═════ RECORDS FOR THE EXERCISE

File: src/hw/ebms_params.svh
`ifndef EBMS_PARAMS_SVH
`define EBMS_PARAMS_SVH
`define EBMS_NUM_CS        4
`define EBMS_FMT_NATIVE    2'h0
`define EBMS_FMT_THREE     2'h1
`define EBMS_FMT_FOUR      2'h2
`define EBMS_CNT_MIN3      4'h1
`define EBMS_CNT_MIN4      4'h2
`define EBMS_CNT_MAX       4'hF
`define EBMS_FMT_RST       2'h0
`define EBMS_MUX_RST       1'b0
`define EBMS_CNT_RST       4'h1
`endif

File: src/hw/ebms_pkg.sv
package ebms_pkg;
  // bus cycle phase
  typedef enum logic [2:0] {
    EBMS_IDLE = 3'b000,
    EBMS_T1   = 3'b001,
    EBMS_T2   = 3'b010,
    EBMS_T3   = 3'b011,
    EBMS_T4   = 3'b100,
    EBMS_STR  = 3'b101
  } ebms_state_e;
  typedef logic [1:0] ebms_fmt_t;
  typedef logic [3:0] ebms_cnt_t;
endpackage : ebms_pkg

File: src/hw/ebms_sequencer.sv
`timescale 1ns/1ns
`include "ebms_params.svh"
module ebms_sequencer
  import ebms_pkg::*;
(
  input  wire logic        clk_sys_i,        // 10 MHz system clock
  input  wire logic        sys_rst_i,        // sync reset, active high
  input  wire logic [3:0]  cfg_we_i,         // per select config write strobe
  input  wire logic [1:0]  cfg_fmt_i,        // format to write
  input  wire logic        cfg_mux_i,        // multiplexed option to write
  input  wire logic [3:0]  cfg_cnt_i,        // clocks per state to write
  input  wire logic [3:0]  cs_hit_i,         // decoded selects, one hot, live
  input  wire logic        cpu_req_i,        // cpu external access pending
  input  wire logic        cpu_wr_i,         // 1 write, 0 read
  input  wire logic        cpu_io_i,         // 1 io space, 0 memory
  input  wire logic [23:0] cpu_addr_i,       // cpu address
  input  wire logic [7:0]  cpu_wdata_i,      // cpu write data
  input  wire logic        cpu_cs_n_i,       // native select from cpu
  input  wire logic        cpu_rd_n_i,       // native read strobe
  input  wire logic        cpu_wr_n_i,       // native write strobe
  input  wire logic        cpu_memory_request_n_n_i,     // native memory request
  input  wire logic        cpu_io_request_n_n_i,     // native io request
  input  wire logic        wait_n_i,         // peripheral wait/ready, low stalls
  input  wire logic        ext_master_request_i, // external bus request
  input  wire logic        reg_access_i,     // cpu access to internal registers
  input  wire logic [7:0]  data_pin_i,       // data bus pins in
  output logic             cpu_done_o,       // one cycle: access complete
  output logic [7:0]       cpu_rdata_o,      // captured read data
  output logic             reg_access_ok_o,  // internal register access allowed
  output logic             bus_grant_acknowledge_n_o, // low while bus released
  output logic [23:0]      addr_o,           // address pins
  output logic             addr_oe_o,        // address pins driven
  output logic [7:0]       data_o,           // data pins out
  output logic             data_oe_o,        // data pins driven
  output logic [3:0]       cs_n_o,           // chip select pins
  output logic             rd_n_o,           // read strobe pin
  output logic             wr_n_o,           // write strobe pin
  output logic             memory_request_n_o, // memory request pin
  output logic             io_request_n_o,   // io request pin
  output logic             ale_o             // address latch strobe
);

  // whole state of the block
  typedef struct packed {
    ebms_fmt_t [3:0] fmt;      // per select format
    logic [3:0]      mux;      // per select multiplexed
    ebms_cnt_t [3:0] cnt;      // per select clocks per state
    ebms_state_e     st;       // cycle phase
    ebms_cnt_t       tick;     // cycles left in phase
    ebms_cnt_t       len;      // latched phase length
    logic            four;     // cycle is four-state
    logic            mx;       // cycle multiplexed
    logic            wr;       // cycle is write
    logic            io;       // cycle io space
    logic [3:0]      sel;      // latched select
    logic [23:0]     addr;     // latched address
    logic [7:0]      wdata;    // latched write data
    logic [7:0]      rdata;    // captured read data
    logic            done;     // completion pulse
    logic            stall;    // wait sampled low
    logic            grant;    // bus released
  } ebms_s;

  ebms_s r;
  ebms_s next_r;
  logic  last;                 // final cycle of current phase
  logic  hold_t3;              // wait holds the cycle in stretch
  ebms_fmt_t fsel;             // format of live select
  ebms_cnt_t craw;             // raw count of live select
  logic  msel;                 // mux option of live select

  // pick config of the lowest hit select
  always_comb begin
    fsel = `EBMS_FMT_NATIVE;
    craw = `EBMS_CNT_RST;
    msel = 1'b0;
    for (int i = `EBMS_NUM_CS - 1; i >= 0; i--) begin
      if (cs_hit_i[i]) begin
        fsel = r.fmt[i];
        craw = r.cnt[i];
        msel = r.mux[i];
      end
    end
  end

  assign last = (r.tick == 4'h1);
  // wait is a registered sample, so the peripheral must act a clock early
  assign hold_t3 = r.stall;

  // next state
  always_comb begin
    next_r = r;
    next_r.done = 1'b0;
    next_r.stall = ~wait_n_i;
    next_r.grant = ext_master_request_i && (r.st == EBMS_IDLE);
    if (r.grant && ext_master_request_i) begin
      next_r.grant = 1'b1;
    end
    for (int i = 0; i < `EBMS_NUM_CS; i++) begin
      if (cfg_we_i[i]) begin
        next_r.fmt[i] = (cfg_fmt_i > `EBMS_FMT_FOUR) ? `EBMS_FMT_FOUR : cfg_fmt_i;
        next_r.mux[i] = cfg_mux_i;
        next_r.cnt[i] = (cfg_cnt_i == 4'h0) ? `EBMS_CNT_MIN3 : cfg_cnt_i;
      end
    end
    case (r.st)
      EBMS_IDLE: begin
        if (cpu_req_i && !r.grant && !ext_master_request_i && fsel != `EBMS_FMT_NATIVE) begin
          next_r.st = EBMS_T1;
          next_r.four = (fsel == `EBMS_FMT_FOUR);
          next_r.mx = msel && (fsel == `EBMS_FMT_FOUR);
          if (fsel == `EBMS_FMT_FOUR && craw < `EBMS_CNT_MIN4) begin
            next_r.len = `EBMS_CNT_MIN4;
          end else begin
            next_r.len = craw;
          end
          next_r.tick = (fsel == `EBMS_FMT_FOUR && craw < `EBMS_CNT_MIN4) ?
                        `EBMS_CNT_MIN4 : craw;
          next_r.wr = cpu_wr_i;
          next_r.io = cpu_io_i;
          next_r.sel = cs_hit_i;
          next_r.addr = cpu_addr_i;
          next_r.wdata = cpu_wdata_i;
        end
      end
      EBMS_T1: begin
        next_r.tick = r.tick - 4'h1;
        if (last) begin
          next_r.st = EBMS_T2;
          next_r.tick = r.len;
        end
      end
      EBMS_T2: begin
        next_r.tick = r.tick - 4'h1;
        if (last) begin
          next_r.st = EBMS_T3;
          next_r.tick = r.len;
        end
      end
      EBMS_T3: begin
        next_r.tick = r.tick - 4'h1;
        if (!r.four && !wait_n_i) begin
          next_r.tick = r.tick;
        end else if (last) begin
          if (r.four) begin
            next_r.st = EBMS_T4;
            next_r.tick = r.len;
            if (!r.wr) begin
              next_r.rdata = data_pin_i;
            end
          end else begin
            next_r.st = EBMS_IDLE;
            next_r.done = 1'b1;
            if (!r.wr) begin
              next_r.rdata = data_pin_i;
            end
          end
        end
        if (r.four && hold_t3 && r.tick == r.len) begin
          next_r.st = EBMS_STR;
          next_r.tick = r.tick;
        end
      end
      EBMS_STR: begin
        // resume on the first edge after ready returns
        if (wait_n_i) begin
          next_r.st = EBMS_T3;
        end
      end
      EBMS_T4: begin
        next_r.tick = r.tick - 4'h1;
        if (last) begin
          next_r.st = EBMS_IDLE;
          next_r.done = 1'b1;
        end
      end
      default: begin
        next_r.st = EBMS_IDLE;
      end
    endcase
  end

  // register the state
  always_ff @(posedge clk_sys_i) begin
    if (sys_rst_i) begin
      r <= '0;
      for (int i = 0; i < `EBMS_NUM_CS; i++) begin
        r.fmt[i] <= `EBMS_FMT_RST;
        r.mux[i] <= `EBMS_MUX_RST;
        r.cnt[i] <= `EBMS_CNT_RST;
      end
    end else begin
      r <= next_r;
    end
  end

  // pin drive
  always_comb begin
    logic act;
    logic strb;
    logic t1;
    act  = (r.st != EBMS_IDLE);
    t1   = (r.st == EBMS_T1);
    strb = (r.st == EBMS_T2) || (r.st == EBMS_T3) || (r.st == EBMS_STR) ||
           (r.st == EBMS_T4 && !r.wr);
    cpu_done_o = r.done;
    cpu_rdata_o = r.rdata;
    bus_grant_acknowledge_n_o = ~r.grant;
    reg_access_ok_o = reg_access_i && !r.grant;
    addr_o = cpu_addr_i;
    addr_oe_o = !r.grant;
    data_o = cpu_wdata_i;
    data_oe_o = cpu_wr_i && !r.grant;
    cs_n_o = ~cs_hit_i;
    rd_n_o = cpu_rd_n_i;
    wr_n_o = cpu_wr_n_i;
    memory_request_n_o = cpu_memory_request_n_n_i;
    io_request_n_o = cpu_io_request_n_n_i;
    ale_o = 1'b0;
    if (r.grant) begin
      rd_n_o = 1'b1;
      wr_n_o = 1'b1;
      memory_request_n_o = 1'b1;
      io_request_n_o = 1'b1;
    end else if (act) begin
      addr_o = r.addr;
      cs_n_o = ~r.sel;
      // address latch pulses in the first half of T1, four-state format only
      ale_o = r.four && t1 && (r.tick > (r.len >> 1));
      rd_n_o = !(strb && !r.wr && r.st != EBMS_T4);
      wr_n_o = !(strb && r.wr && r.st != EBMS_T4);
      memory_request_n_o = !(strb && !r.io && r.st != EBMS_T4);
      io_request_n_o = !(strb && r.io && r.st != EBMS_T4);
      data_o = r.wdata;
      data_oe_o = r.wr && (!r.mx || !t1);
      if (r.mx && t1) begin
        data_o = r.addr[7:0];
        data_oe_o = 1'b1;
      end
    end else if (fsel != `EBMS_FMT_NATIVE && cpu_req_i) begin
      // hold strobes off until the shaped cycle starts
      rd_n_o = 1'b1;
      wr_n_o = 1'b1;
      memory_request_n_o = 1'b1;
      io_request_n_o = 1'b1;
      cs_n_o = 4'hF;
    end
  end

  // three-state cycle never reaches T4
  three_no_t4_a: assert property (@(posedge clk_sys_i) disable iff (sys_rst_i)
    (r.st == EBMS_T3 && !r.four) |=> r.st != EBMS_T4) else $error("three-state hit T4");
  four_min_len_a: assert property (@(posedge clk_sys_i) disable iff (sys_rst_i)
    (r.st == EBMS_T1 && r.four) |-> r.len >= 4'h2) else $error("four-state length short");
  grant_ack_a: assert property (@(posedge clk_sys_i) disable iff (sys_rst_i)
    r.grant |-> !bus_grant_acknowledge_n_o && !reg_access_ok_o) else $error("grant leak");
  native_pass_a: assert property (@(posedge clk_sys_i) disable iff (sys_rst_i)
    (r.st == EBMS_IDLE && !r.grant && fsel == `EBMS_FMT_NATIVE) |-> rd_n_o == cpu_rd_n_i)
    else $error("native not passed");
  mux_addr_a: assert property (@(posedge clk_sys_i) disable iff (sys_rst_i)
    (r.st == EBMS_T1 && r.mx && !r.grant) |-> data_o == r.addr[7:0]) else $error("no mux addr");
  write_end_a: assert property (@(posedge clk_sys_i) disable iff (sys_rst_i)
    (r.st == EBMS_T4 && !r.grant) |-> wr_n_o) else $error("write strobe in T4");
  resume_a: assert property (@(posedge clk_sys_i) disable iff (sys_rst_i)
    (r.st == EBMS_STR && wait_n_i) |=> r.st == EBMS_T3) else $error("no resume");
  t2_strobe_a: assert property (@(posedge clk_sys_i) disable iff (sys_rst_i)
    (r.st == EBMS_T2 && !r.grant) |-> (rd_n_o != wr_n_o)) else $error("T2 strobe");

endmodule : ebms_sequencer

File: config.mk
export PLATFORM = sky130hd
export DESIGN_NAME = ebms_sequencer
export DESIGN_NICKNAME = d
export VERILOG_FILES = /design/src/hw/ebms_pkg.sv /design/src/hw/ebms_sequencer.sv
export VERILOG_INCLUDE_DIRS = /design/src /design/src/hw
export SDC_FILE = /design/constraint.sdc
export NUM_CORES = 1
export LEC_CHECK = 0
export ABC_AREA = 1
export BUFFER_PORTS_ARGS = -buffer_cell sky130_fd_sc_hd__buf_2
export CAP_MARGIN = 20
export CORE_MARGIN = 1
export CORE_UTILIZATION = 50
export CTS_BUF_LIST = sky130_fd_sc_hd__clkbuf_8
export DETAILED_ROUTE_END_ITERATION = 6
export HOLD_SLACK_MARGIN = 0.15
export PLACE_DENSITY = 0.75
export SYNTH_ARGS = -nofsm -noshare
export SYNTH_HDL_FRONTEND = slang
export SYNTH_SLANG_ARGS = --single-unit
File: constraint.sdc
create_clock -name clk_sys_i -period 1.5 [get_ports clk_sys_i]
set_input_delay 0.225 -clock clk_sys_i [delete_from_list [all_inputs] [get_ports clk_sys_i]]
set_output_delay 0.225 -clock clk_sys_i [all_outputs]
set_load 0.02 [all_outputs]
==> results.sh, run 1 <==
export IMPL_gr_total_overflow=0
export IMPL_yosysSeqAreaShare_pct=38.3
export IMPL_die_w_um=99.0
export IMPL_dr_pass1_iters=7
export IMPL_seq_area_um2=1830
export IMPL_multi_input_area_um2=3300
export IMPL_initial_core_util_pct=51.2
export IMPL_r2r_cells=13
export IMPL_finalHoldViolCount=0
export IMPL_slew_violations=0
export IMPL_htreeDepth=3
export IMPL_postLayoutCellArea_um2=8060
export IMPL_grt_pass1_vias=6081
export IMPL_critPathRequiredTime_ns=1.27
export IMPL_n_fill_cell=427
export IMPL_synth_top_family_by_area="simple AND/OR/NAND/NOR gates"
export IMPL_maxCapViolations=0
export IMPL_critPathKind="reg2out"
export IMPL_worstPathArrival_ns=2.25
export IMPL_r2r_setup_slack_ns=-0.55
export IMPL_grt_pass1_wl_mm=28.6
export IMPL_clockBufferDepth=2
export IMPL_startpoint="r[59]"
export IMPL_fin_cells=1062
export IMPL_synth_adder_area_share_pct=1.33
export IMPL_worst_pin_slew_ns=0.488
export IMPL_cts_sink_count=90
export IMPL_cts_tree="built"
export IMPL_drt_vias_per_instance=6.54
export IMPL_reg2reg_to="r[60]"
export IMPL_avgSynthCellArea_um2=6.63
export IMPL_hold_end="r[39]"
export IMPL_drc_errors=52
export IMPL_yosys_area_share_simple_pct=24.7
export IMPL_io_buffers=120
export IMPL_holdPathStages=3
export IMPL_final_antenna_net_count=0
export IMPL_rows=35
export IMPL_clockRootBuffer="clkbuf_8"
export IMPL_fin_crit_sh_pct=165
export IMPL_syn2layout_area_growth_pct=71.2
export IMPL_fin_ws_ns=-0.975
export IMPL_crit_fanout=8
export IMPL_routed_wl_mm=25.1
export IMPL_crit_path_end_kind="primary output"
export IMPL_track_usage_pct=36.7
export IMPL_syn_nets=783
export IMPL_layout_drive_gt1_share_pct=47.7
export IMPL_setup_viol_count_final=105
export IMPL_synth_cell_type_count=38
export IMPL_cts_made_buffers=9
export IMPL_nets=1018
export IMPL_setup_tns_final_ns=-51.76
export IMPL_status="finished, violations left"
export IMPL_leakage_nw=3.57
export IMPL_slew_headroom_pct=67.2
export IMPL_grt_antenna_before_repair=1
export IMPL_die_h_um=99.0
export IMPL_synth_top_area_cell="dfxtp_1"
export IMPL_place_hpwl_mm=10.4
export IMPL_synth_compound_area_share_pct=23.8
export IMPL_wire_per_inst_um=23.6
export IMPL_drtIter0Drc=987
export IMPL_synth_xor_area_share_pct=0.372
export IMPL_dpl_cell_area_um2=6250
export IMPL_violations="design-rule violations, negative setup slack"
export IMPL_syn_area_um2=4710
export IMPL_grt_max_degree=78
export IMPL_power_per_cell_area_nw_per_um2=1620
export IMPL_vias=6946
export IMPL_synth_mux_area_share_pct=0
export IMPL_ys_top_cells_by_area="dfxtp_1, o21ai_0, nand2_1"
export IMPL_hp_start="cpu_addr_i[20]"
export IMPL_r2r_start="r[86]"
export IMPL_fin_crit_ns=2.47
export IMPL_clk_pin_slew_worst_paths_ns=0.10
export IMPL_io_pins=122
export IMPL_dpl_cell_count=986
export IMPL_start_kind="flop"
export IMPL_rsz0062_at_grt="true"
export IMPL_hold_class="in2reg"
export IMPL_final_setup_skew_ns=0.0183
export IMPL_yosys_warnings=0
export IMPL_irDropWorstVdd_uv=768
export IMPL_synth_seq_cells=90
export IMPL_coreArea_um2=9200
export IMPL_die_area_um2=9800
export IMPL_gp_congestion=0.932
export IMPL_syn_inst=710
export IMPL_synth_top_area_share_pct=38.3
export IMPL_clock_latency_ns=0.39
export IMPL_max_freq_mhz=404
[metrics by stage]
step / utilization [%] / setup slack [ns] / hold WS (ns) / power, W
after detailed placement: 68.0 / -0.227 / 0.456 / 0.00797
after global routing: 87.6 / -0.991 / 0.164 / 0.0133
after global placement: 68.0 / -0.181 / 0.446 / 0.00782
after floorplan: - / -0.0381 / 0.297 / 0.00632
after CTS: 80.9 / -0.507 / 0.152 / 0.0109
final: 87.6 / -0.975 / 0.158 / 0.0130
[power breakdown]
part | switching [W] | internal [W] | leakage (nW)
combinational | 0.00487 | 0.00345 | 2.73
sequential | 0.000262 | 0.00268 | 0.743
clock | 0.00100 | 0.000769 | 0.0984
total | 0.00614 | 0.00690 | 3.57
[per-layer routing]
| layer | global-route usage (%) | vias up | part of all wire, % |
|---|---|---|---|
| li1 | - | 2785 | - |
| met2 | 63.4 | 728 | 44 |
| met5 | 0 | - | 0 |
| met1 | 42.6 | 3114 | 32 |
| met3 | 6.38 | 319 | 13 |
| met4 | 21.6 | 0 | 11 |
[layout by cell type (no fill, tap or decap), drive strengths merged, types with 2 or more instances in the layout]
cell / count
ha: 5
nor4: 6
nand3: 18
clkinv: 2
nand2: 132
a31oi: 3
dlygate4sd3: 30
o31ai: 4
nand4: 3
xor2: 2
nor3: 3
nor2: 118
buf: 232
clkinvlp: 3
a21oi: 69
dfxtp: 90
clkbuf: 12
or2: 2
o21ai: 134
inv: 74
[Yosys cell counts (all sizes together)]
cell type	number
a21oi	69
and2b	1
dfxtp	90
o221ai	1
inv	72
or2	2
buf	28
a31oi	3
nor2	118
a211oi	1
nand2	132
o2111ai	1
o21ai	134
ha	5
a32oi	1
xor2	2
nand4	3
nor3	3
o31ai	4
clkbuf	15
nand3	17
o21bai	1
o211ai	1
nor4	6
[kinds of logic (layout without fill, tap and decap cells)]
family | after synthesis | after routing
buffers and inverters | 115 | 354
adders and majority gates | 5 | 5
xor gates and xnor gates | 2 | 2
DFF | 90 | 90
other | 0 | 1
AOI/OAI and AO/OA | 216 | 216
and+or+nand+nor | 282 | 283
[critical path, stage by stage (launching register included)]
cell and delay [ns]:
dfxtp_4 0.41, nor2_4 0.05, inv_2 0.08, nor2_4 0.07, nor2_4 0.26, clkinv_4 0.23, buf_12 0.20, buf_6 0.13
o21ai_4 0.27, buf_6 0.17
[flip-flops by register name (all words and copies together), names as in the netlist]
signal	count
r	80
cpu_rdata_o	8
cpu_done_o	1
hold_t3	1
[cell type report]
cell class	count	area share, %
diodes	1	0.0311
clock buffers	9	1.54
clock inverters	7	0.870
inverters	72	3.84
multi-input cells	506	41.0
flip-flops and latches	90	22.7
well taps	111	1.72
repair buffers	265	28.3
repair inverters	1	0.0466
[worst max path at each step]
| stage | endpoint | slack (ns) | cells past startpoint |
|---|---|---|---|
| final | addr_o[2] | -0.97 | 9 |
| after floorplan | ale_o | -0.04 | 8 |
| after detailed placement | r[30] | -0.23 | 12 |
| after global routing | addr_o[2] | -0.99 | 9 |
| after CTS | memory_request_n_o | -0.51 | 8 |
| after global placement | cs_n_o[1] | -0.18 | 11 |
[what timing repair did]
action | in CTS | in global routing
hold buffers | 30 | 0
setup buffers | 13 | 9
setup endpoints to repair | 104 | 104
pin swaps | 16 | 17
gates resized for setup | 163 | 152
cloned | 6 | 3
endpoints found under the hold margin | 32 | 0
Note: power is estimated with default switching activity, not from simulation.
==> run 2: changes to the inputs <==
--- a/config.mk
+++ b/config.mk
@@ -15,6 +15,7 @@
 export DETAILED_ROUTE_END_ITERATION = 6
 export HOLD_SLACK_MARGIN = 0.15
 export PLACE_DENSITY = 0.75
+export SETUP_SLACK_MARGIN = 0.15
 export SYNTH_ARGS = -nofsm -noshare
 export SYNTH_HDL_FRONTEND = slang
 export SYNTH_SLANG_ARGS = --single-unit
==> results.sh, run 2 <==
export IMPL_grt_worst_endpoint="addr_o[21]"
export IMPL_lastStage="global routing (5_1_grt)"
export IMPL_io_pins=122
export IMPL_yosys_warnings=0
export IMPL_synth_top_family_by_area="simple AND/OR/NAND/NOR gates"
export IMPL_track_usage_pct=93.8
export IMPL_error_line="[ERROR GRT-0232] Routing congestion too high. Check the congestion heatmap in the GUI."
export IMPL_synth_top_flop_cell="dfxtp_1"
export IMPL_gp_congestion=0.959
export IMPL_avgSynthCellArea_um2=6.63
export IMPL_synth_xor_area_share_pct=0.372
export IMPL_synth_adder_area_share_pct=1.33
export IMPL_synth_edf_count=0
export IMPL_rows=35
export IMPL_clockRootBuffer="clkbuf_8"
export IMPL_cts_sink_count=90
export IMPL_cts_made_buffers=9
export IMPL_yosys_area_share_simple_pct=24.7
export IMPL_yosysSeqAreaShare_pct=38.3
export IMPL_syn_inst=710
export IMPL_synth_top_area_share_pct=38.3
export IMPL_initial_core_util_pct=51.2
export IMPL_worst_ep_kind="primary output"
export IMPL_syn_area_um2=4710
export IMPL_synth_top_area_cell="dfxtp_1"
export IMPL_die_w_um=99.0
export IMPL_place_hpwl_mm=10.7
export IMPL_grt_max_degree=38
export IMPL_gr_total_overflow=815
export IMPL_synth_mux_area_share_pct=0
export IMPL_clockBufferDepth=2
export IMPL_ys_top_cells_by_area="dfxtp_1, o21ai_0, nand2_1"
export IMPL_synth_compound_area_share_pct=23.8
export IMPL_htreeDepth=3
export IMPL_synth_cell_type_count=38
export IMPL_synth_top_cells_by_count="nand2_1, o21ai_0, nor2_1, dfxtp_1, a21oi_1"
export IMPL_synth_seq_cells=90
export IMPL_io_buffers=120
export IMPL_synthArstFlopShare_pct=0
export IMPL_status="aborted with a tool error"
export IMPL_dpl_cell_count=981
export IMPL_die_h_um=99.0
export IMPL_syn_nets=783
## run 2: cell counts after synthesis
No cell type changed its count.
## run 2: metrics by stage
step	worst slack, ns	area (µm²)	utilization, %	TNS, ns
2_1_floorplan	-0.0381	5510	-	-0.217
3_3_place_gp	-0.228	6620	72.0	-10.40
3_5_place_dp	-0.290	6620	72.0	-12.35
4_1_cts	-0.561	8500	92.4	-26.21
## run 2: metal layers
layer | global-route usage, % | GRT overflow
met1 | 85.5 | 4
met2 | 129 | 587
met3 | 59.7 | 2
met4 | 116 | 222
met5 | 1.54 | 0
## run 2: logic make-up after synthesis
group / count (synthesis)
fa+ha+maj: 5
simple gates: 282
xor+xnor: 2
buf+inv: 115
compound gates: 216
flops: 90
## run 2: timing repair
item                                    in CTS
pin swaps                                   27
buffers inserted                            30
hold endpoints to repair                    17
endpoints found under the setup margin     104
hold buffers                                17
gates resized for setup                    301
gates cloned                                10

══════════

Take the stretch of lines above from the one containing "lowest hit select" through the one containing "assign last = (r.tick == 4'h1);" and repeat it exactly, adding no other line.

  // pick config of the lowest hit select
  always_comb begin
    fsel = `EBMS_FMT_NATIVE;
    craw = `EBMS_CNT_RST;
    msel = 1'b0;
    for (int i = `EBMS_NUM_CS - 1; i >= 0; i--) begin
      if (cs_hit_i[i]) begin
        fsel = r.fmt[i];
        craw = r.cnt[i];
        msel = r.mux[i];
      end
    end
  end

  assign last = (r.tick == 4'h1);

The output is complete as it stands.